Je remonte donc le temps jusqu’au 26 mai au soir, à Montréal, alors que j’ai assisté à l’opéra Les feluettes. Disons enfin les choses comme elles sont, car jusqu’ici je m’y suis prise d’une manière pas mal sibylline : le jeune Vallier, qui porte pour Simon un amour titanesque –admettons que l’on puisse mesurer l’amour en termes de taille et de force–, est le demi-frère d’Emma, ou encore le fils de Jacques-Yvan de son premier mariage, ou encore mon beau-fils, et enfin cet être que j’ai vu grandir et avec lequel j’ai partagé ma vie pendant plusieurs années. Je dirais que j’ai assisté à l’opéra en projetant ma propre histoire dans l’histoire qui se déroulait sous mes yeux, à savoir une histoire d’amour, transposée en ce qui me concerne auprès de Jacques-Yvan, de son fils, de ma fille, et je dirais même de moi-même. Je suis ressortie de l’opéra en larmes –douces et non amères– et les plusieurs kilomètres de marche que j’ai parcourus pour me rendre à la maison m’ont été bénéfiques en manière de décantation.

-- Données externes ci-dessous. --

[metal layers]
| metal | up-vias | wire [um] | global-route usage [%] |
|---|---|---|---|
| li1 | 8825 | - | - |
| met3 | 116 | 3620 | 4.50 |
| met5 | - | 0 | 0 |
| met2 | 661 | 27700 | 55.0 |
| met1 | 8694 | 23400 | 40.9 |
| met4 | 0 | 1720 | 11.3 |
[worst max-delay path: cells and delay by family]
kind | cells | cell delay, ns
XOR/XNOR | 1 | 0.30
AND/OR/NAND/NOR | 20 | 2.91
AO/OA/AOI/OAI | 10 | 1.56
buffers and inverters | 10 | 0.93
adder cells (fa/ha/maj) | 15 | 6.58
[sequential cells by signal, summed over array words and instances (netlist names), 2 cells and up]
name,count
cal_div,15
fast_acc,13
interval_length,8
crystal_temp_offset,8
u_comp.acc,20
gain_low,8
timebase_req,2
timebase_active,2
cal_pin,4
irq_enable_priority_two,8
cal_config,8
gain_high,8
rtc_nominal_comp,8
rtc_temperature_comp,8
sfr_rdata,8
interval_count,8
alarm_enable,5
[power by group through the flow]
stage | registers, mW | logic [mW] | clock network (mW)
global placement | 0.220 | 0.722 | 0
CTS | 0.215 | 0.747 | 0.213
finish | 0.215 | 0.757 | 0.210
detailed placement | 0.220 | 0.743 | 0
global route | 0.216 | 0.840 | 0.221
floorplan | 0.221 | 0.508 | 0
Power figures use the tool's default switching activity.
### src/csu_slave.sv
// Clocked serial channel working as slave transmitter or slave receiver,
// with its registers behind an APB slave port.
// Assumes an external master drives the serial clock at most operation clock tick/6.
//
// Behaviour
// - Transmit shifts out only on externally supplied serial clock edges.
// - Receive shifts data in; output level and enable are unused then.
// - Transmit interrupt is either transfer end or buffer empty.
// - Overrun is the only error, shown in its own status flag.
// - Word length is 7 or 8 bits.
// - Serial clock sampled by operation clock; master stays below fmck/6.
// - Data phase 0 drives first bit at clocking start, 1 half earlier.
// - Data phase moves receive sampling the same way.
// - Clock polarity 0 uses the serial clock as is, 1 inverts it.
// - Direction bit selects MSB first or LSB first.
// - Clock select picks prescaled clock a (0) or b (1).
// - Interrupt source bit: 0 transfer end, 1 buffer empty.
// - Low 8 data register bits are the serial data port.
// - Writing while buffer full replaces the buffered word.
// - Interrupt source may change during operation, before the last bit.
// - Writing 1 to the channel start bit starts only this channel.
// - Writing 1 to the stop bit clears the running status.
// - Output enable 0 stops driving the data output pin.
// - Removing the unit clock supply resets the whole unit except the bus answer.
// - Start bit sets running status to 1.
`timescale 1ns/10ps
module csu_slave (
  input  wire logic                     pclk,
  input  wire logic                     presetn,
  input  wire csu_pkg::csu_apb_req_type apb_req,
  output      csu_pkg::csu_apb_rsp_type apb_rsp,
  input  wire logic                     slave_clock_pin,
  input  wire logic                     slave_data_in_pin,
  output      logic                     slave_data_out_pin,
  output      logic                     slave_data_out_oe,
  output      logic                     channel_irq
);
  import csu_pkg::*;

  // ------------------------------------------------------------------
  // Helpers
  // ------------------------------------------------------------------
  function automatic logic tx_bit(logic [7:0] v, logic lsb, logic len8);
    return lsb ? v[0] : (len8 ? v[7] : v[6]);
  endfunction

  function automatic logic [7:0] tx_shift(logic [7:0] v, logic lsb);
    return lsb ? {1'h0, v[7:1]} : {v[6:0], 1'h0};
  endfunction

  csu_state_type    s_q;
  csu_state_type    s_d;
  logic             done;
  logic             wr;
  logic             rd;
  logic [PRE_W-1:0] mask_a;
  logic [PRE_W-1:0] mask_b;
  logic             tick;
  logic             eff_old;
  logic             eff_new;
  logic             rise;
  logic             fall;
  logic             samp;
  logic             shft;
  logic [3:0]       len;
  logic [7:0]       sh_in;
  logic             word_end;
  logic             tx_load;
  logic [31:0]      rdata;
  logic             hit;

  // ------------------------------------------------------------------
  // Bus decode and edge detection
  // ------------------------------------------------------------------
  assign done = apb_req.psel & apb_req.penable & s_q.rsp.pready;
  assign wr   = done & apb_req.pwrite;
  assign rd   = done & ~apb_req.pwrite;
  assign mask_a = ~({PRE_W{1'h1}} << s_q.div_a);
  assign mask_b = ~({PRE_W{1'h1}} << s_q.div_b);
  // Operation clock is a tick from one of the two prescaler taps
  assign tick = s_q.cks ? ((s_q.pre & mask_b) == mask_b)
                        : ((s_q.pre & mask_a) == mask_a);
  // Edges are only seen at operation clock ticks, hence the fmck/6 limit
  assign eff_old = s_q.sck_s ^ s_q.ckp;
  assign eff_new = s_q.sck_sy[1] ^ s_q.ckp;
  assign rise = s_q.run & tick & ~eff_old & eff_new;
  assign fall = s_q.run & tick & eff_old & ~eff_new;
  assign samp = s_q.dap ? fall : rise;
  assign shft = s_q.dap ? rise : fall;
  assign len  = s_q.len8 ? 4'h8 : 4'h7;
  assign sh_in = s_q.lsb ? {s_q.si_sy[1], s_q.sh[7:1]}
                         : {s_q.sh[6:0], s_q.si_sy[1]};
  assign word_end = samp & (s_q.busy | s_q.rx_mode)
                  & ((s_q.cnt + 4'h1) == len);
  // With data phase 1 the first bit goes out before any clock edge
  assign tx_load = s_q.run & ~s_q.rx_mode & ~s_q.busy
                 & (s_q.dap ? s_q.bff : fall);

  // ------------------------------------------------------------------
  // Read multiplexer
  // ------------------------------------------------------------------
  always_comb begin
    rdata = 32'h0000_0000;
    hit   = 1'h1;
    unique case (apb_req.paddr)
      MODE_OFS: begin
        rdata[MODE_IRQSRC] = s_q.md;
        rdata[MODE_CKSEL]  = s_q.cks;
      end
      COMM_OFS: begin
        rdata[COMM_RXMODE] = s_q.rx_mode;
        rdata[COMM_LSB]    = s_q.lsb;
        rdata[COMM_LEN8]   = s_q.len8;
        rdata[COMM_CKP]    = s_q.ckp;
        rdata[COMM_DAP]    = s_q.dap;
      end
      DATA_OFS:
        rdata[7:0] = s_q.rx_mode ? s_q.rx_word : s_q.tx_word;
      STAT_OFS: begin
        rdata[STAT_OVR] = s_q.ovf;
        rdata[STAT_BFF] = s_q.bff;
        rdata[STAT_TSF] = s_q.busy;
        rdata[STAT_RUN] = s_q.run;
      end
      OLVL_OFS:   rdata[0]    = s_q.so_lvl;
      OEN_OFS:    rdata[15:0] = s_q.oe_reg;
      START_OFS:  rdata       = 32'h0000_0000;
      STOP_OFS:   rdata       = 32'h0000_0000;
      ERRCLR_OFS: rdata       = 32'h0000_0000;
      PCLK_OFS:   rdata[0]    = s_q.per_en;
      PRESC_OFS:  rdata[7:0]  = {s_q.div_b, s_q.div_a};
      default:    hit         = 1'h0;
    endcase
  end

  // ------------------------------------------------------------------
  // Next state
  // ------------------------------------------------------------------
  always_comb begin
    s_d = s_q;
    s_d.irq = 1'h0;
    s_d.sck_sy = {s_q.sck_sy[0], slave_clock_pin};
    s_d.si_sy  = {s_q.si_sy[0], slave_data_in_pin};
    s_d.pre = s_q.pre + {{(PRE_W-1){1'h0}}, 1'h1};
    if (tick) begin
      s_d.sck_s = s_q.sck_sy[1];
    end
    // Bus answer: one wait state, read data ready with pready
    s_d.rsp.pready  = apb_req.psel & apb_req.penable & ~s_q.rsp.pready;
    s_d.rsp.prdata  = (apb_req.pwrite | ~hit) ? 32'h0000_0000 : rdata;
    s_d.rsp.pslverr = s_d.rsp.pready & ~hit;
    // Shift engine
    if (tx_load) begin
      s_d.sh   = s_q.bff ? s_q.tx_word : s_q.sh;
      s_d.busy = 1'h1;
      s_d.cnt  = 4'h0;
      s_d.bff  = 1'h0;
      s_d.irq  = s_q.md & s_q.bff;
    end else if (shft & s_q.busy & ~s_q.rx_mode) begin
      s_d.sh = tx_shift(s_q.sh, s_q.lsb);
    end
    if (samp & (s_q.busy | s_q.rx_mode)) begin
      s_d.cnt  = s_q.cnt + 4'h1;
      s_d.busy = 1'h1;
      if (s_q.rx_mode) begin
        s_d.sh = sh_in;
      end
      if (word_end) begin
        s_d.busy = 1'h0;
        s_d.cnt  = 4'h0;
        // Source bit read live, so a late change still steers this word
        s_d.irq  = s_q.rx_mode | ~s_q.md;
      end
    end
    // Register writes and read side effects
    if (wr) begin
      unique case (apb_req.paddr)
        MODE_OFS: begin
          s_d.md  = apb_req.pwdata[MODE_IRQSRC];
          s_d.cks = apb_req.pwdata[MODE_CKSEL];
        end
        COMM_OFS: begin
          s_d.rx_mode = apb_req.pwdata[COMM_RXMODE];
          s_d.lsb     = apb_req.pwdata[COMM_LSB];
          s_d.len8    = apb_req.pwdata[COMM_LEN8];
          s_d.ckp     = apb_req.pwdata[COMM_CKP];
          s_d.dap     = apb_req.pwdata[COMM_DAP];
        end
        DATA_OFS:
          if (!s_q.rx_mode) begin
            s_d.tx_word = apb_req.pwdata[7:0];
            s_d.bff     = 1'h1;
          end
        OLVL_OFS: s_d.so_lvl = apb_req.pwdata[0];
        OEN_OFS:  s_d.oe_reg = apb_req.pwdata[15:0];
        START_OFS:
          if (apb_req.pwdata[CH_BIT]) begin
            s_d.run = 1'h1;
          end
        STOP_OFS:
          if (apb_req.pwdata[CH_BIT]) begin
            s_d.run  = 1'h0;
            s_d.busy = 1'h0;
            s_d.cnt  = 4'h0;
          end
        ERRCLR_OFS:
          if (apb_req.pwdata[STAT_OVR]) begin
            s_d.ovf = 1'h0;
          end
        PCLK_OFS:  s_d.per_en = apb_req.pwdata[0];
        PRESC_OFS: {s_d.div_b, s_d.div_a} = apb_req.pwdata[7:0];
        default: ;
      endcase
    end
    if (rd && apb_req.paddr == DATA_OFS && s_q.rx_mode) begin
      s_d.bff = 1'h0;
    end
    // Capture after the clears, so a completing word is never lost
    if (word_end & s_q.rx_mode) begin
      s_d.rx_word = s_q.len8 ? sh_in
                  : (s_q.lsb ? {1'h0, sh_in[7:1]} : {1'h0, sh_in[6:0]});
      s_d.bff     = 1'h1;
      if (s_q.bff) begin
        s_d.ovf = 1'h1;
      end
    end
    // Pin drive, from the next shifter so bit and flop line up
    s_d.so = (s_d.busy & ~s_q.rx_mode) ? tx_bit(s_d.sh, s_q.lsb, s_q.len8)
                                       : s_q.so_lvl;
    s_d.so_oe = s_q.oe_reg[CH_BIT] & ~s_q.rx_mode;
    // Unit without clock supply: everything back to reset but the bus
    if (!s_q.per_en) begin
      s_d        = CSU_STATE_RST;
      s_d.per_en = wr && apb_req.paddr == PCLK_OFS ? apb_req.pwdata[0]
                                                   : 1'h0;
      s_d.rsp    = '{pready: apb_req.psel & apb_req.penable
                             & ~s_q.rsp.pready,
                     prdata: (apb_req.pwrite | ~hit) ? 32'h0000_0000
                                                     : rdata,
                     pslverr: apb_req.psel & apb_req.penable
                              & ~s_q.rsp.pready & ~hit};
    end
  end

  // ------------------------------------------------------------------
  // State register
  // ------------------------------------------------------------------
  always_ff @(posedge pclk or negedge presetn) begin
    if (!presetn) begin
      s_q <= CSU_STATE_RST;
    end else begin
      s_q <= s_d;
    end
  end

  assign apb_rsp            = s_q.rsp;
  assign slave_data_out_pin = s_q.so;
  assign slave_data_out_oe  = s_q.so_oe;
  assign channel_irq        = s_q.irq;
endmodule
===== src/inc/liu_pins_map.vh =====
// Constants for the line interface system-side pin block.
// Assumes a 10 MHz pclk and an APB master on the register side.
`ifndef LIU_PINS_MAP_VH
`define LIU_PINS_MAP_VH
`define REG_CTRL 12'h000
`define REG_STATUS 12'h004
`define REG_INT_STAT 12'h008
`define REG_INT_MASK 12'h00c
`define CTRL_RX_EDGE 0
`define CTRL_TX_EDGE 1
`define CTRL_NRZ 2
`define CTRL_LOSS_SRC 3
`define CTRL_TX_SRC_LO 4
`define CTRL_TX_SRC_HI 5
`define CTRL_WIDTH 6
`define CTRL_RESET 6'h00
`define TXSRC_PIN 2'h0
`define TXSRC_MASTER 2'h1
`define TXSRC_RECOVERED 2'h2
`define EV_CARRIER 0
`define EV_TXSTALL 1
`define EV_ERROR 2
`define EV_WIDTH 3
`define STALL_NS 5000
`define PCLK_NS 100
`define STALL_CYCLES (`STALL_NS / `PCLK_NS)
`define STALL_WIDTH 6
`define CARRIER_LIMIT 8'h20
`endif


===== src/hw/liu_system_side_pins.v =====
// System-side pin logic of the line interface: data pins, clocks, loss output, bus flavour.
// Assumes pins and link clocks are asynchronous to pclk and are sampled here.
`default_nettype none
`include "liu_pins_map.vh"

// Contract
// - Parallel port uses strobe timing when flavour pin is 1, else read/write strobes.
// - Strobe flavour turns read, latch, write pins into data strobe, address strobe, direction.
// - Receive clock is recovered clock, or master-clock derived when line is silent.
// - Loss source select zero: loss output high during receive carrier loss.
// - Loss source select one: loss output high after five microseconds without transmit clock.
// - Pin-configured mode defaults loss source select to zero.
// - Receive data updates on rising clock edge if select is 0, falling if 1.
// - NRZ mode: data on positive pin, error pulses on negative pin.
// - Transmit data sampled on falling clock edge if select is 0, rising if 1.
// - Transmit clock comes from pin, master clock or recovered clock.
// - Tri-state input high releases only the receive clock, receive data and loss outputs.
// - Hardware reset clears every control bit to zero.
// - Parallel port is active only while upper interface select is 0.
// - Master reference clock drives recovery logic.
module liu_system_side_pins (
  input wire pclk,
  input wire presetn,
  input wire clk_en,
  input wire psel,
  input wire penable,
  input wire pwrite,
  input wire [11:0] paddr,
  input wire [31:0] pwdata,
  output reg [31:0] prdata,
  output reg pready,
  output reg pslverr,
  output reg irq,
  input wire hw_reset_n,
  input wire hw_mode,
  input wire tristate_ctrl,
  input wire bus_flavor_select,
  input wire bus_iface_select_hi,
  input wire read_or_data_strobe_n,
  input wire address_latch_strobe,
  input wire write_or_direction,
  output reg host_read_strobe,
  output reg host_write_strobe,
  output reg host_addr_strobe,
  output reg strobe_flavor,
  output reg parallel_active,
  input wire master_clock,
  input wire recovered_clock,
  input wire line_signal_present,
  input wire rx_pos_in,
  input wire rx_neg_in,
  input wire rx_error_in,
  output reg rx_line_clock,
  output reg rx_line_clock_oe,
  output reg rx_positive_data,
  output reg rx_negative_data,
  output reg rx_data_oe,
  input wire tx_line_clock,
  input wire tx_positive_data,
  input wire tx_negative_data,
  output reg tx_pos_sampled,
  output reg tx_neg_sampled,
  output reg tx_sample_valid,
  output reg loss_indicator_out,
  output reg loss_indicator_oe
);

  // ----------------------------------------
  // Input synchronisers
  // ----------------------------------------
  localparam NSYNC = 14;
  wire [NSYNC-1:0] raw_in;
  reg [NSYNC-1:0] sync_a;
  reg [NSYNC-1:0] sync_b;
  reg [NSYNC-1:0] prev_b;
  assign raw_in = {hw_reset_n, tristate_ctrl, bus_flavor_select, bus_iface_select_hi,
    read_or_data_strobe_n, address_latch_strobe, write_or_direction, master_clock,
    recovered_clock, line_signal_present, tx_line_clock, tx_positive_data,
    tx_negative_data, rx_error_in};
  always @(posedge pclk or negedge presetn) begin
    if (!presetn) begin
      sync_a <= {NSYNC{1'b0}};
      sync_b <= {NSYNC{1'b0}};
      prev_b <= {NSYNC{1'b0}};
    end else if (clk_en) begin
      sync_a <= raw_in;
      sync_b <= sync_a;
      prev_b <= sync_b;
    end
  end
  wire s_hw_reset_n_n = sync_b[13];
  wire s_tri = sync_b[12];
  wire s_flavor = sync_b[11];
  wire s_bus_iface_select_hi = sync_b[10];
  wire s_rd = sync_b[9];
  wire s_ale = sync_b[8];
  wire s_wr = sync_b[7];
  wire s_mclk = sync_b[6];
  wire s_rclk = sync_b[5];
  wire s_sig = sync_b[4];
  wire s_tx_line_clock = sync_b[3];
  wire s_tx_positive_data = sync_b[2];
  wire s_tx_negative_data = sync_b[1];
  wire s_err = sync_b[0];
  function rise_of;
    input cur;
    input prev;
    begin
      rise_of = cur & ~prev;
    end
  endfunction

  function fall_of;
    input cur;
    input prev;
    begin
      fall_of = ~cur & prev;
    end
  endfunction

  wire mclk_rise = rise_of(s_mclk, prev_b[6]);
  wire mclk_fall = fall_of(s_mclk, prev_b[6]);
  wire rclk_rise = rise_of(s_rclk, prev_b[5]);
  wire rclk_fall = fall_of(s_rclk, prev_b[5]);
  wire pin_tx_line_clock_rise = rise_of(s_tx_line_clock, prev_b[3]);
  wire pin_tx_line_clock_fall = fall_of(s_tx_line_clock, prev_b[3]);

  // ----------------------------------------
  // Mode pin and receive data synchronisers
  // ----------------------------------------
  reg [2:0] pin_a;
  reg [2:0] pin_b;
  always @(posedge pclk or negedge presetn) begin
    if (!presetn) begin
      pin_a <= 3'h0;
      pin_b <= 3'h0;
    end else if (clk_en) begin
      pin_a <= {hw_mode, rx_pos_in, rx_neg_in};
      pin_b <= pin_a;
    end
  end
  wire s_hw_mode = pin_b[2];
  wire s_rx_positive_data = pin_b[1];
  wire s_rx_negative_data = pin_b[0];

  // ----------------------------------------
  // Register file
  // ----------------------------------------
  reg [`CTRL_WIDTH-1:0] ctrl;
  reg [`EV_WIDTH-1:0] int_stat;
  reg [`EV_WIDTH-1:0] int_mask;
  reg [`EV_WIDTH-1:0] events;
  wire wr_cyc = psel & penable & pwrite & ~pready;
  wire rd_cyc = psel & penable & ~pwrite & ~pready;
  wire hw_clear = ~s_hw_reset_n_n | s_hw_mode;

  function known_addr;
    input [11:0] a;
    begin
      known_addr = (a == `REG_CTRL) | (a == `REG_STATUS) | (a == `REG_INT_STAT) |
        (a == `REG_INT_MASK);
    end
  endfunction

  function [31:0] read_word;
    input [11:0] a;
    input [`CTRL_WIDTH-1:0] c;
    input [`EV_WIDTH-1:0] st;
    input [`EV_WIDTH-1:0] is;
    input [`EV_WIDTH-1:0] im;
    begin
      case (a)
        `REG_CTRL: read_word = {{(32-`CTRL_WIDTH){1'b0}}, c};
        `REG_STATUS: read_word = {{(32-`EV_WIDTH){1'b0}}, st};
        `REG_INT_STAT: read_word = {{(32-`EV_WIDTH){1'b0}}, is};
        `REG_INT_MASK: read_word = {{(32-`EV_WIDTH){1'b0}}, im};
        default: read_word = 32'h00000000;
      endcase
    end
  endfunction

  reg rx_error_in_q;
  reg stall_flag;
  wire [`EV_WIDTH-1:0] cur_status = {rx_error_in_q, stall_flag, ~s_sig};

  always @(posedge pclk or negedge presetn) begin
    if (!presetn) begin
      ctrl <= `CTRL_RESET;
      int_stat <= {`EV_WIDTH{1'b0}};
      int_mask <= {`EV_WIDTH{1'b0}};
      prdata <= 32'h00000000;
      pready <= 1'b0;
      pslverr <= 1'b0;
      irq <= 1'b0;
    end else if (clk_en) begin
      pready <= (wr_cyc | rd_cyc);
      pslverr <= (wr_cyc | rd_cyc) & ~known_addr(paddr);
      if (hw_clear) begin
        ctrl <= `CTRL_RESET;
      end else if (wr_cyc && paddr == `REG_CTRL) begin
        ctrl <= pwdata[`CTRL_WIDTH-1:0];
      end
      if (wr_cyc && paddr == `REG_INT_MASK) begin
        int_mask <= pwdata[`EV_WIDTH-1:0];
      end
      if (wr_cyc && paddr == `REG_INT_STAT) begin
        int_stat <= (int_stat & ~pwdata[`EV_WIDTH-1:0]) | events;
      end else begin
        int_stat <= int_stat | events;
      end
      irq <= |(int_stat & int_mask);
      if (rd_cyc) begin
        prdata <= read_word(paddr, ctrl, cur_status, int_stat, int_mask);
      end
    end
  end

  wire rx_edge_sel = ctrl[`CTRL_RX_EDGE];
  wire tx_edge_sel = ctrl[`CTRL_TX_EDGE];
  wire nrz_mode_bit = ctrl[`CTRL_NRZ];
  wire loss_source_select = ctrl[`CTRL_LOSS_SRC];
  wire [1:0] tx_src = ctrl[`CTRL_TX_SRC_HI:`CTRL_TX_SRC_LO];

  // ----------------------------------------
  // Host bus flavour decode
  // ----------------------------------------
  wire par_on = ~s_bus_iface_select_hi;
  wire motor = s_flavor & par_on;
  always @(posedge pclk or negedge presetn) begin
    if (!presetn) begin
      host_read_strobe <= 1'b0;
      host_write_strobe <= 1'b0;
      host_addr_strobe <= 1'b0;
      strobe_flavor <= 1'b0;
      parallel_active <= 1'b0;
    end else if (clk_en) begin
      parallel_active <= par_on;
      strobe_flavor <= motor;
      host_addr_strobe <= par_on & s_ale;
      if (motor) begin
        host_read_strobe <= ~s_rd & s_wr;
        host_write_strobe <= ~s_rd & ~s_wr;
      end else begin
        host_read_strobe <= par_on & ~s_rd;
        host_write_strobe <= par_on & ~s_wr;
      end
    end
  end

  // ----------------------------------------
  // Receive clock and data
  // ----------------------------------------
  wire rx_ck = s_sig ? s_rclk : s_mclk;
  wire rx_rise = s_sig ? rclk_rise : mclk_rise;
  wire rx_fall = s_sig ? rclk_fall : mclk_fall;
  wire rx_upd = rx_edge_sel ? rx_fall : rx_rise;
  always @(posedge pclk or negedge presetn) begin
    if (!presetn) begin
      rx_line_clock <= 1'b0;
      rx_positive_data <= 1'b0;
      rx_negative_data <= 1'b0;
      rx_error_in_q <= 1'b0;
      rx_line_clock_oe <= 1'b0;
      rx_data_oe <= 1'b0;
      loss_indicator_oe <= 1'b0;
    end else if (clk_en) begin
      rx_line_clock <= rx_ck;
      rx_line_clock_oe <= ~s_tri;
      rx_data_oe <= ~s_tri;
      loss_indicator_oe <= ~s_tri;
      rx_error_in_q <= s_err;
      if (rx_upd) begin
        rx_positive_data <= s_rx_positive_data;
        rx_negative_data <= nrz_mode_bit ? s_err : s_rx_negative_data;
      end
    end
  end

  // ----------------------------------------
  // Transmit clock source and sampling
  // ----------------------------------------
  reg tx_rise;
  reg tx_fall;
  always @* begin
    case (tx_src)
      `TXSRC_MASTER: begin
        tx_rise = mclk_rise;
        tx_fall = mclk_fall;
      end
      `TXSRC_RECOVERED: begin
        tx_rise = rx_rise;
        tx_fall = rx_fall;
      end
      default: begin
        tx_rise = pin_tx_line_clock_rise;
        tx_fall = pin_tx_line_clock_fall;
      end
    endcase
  end
  wire tx_take = tx_edge_sel ? tx_rise : tx_fall;
  always @(posedge pclk or negedge presetn) begin
    if (!presetn) begin
      tx_pos_sampled <= 1'b0;
      tx_neg_sampled <= 1'b0;
      tx_sample_valid <= 1'b0;
    end else if (clk_en) begin
      tx_sample_valid <= tx_take;
      if (tx_take) begin
        tx_pos_sampled <= s_tx_positive_data;
        tx_neg_sampled <= s_tx_negative_data;
      end
    end
  end

  // ----------------------------------------
  // Loss indicator and events
  // ----------------------------------------
  reg [`STALL_WIDTH-1:0] stall_cnt;
  reg carrier_prev;
  reg stall_prev;
  always @(posedge pclk or negedge presetn) begin
    if (!presetn) begin
      stall_cnt <= {`STALL_WIDTH{1'b0}};
      stall_flag <= 1'b0;
      carrier_prev <= 1'b1;
      stall_prev <= 1'b0;
      events <= {`EV_WIDTH{1'b0}};
      loss_indicator_out <= 1'b0;
    end else if (clk_en) begin
      if (pin_tx_line_clock_rise | pin_tx_line_clock_fall) begin
        stall_cnt <= {`STALL_WIDTH{1'b0}};
        stall_flag <= 1'b0;
      end else if (stall_cnt == `STALL_CYCLES - 1) begin
        stall_flag <= 1'b1;
      end else begin
        stall_cnt <= stall_cnt + 1'b1;
      end
      carrier_prev <= ~s_sig;
      stall_prev <= stall_flag;
      events <= {s_err, stall_flag & ~stall_prev, ~s_sig & ~carrier_prev};
      loss_indicator_out <= loss_source_select ? stall_flag : ~s_sig;
    end
  end

endmodule // liu_system_side_pins
`default_nettype wire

Le lendemain 27 mai j’ai mangé en compagnie d’un ami dans un restaurant végétarien du boulevard St-Laurent. Je ne me rappelle pas de ce que j’ai mangé, ni de ce que mon ami a mangé, mais je me rappelle que nous avons vidé nos assiettes. Et que nous avons partagé un morceau de gâteau, une assiette, deux fourchettes. Il est peintre et exposait ses toiles les quatre prochains jours dans une galerie située pas très loin. Je l’ai donc rencontré à la galerie et de là nous sommes allés au restau. J’avais encore le visage déformé d’avoir tant pleuré la veille mais comme nous sommes amis je n’étais pas gênée de me montrer telle que j’étais. Nous parlons peinture pour sa part essentiellement, je lui réponds écriture pour ma part, peinture encore pour sa part –le thème qui l’intéresse actuellement est celui de l’énumération–, écriture pour ma part avec le thème qui me rattrape tout le temps dans mes nouvelles, le thème sexuel. Nous avons tous les deux expérimenté la psychanalyse et cela transparaît dans nos manières d’approcher la vie. Nous partageons nos visions, nos émotions, nos motivations.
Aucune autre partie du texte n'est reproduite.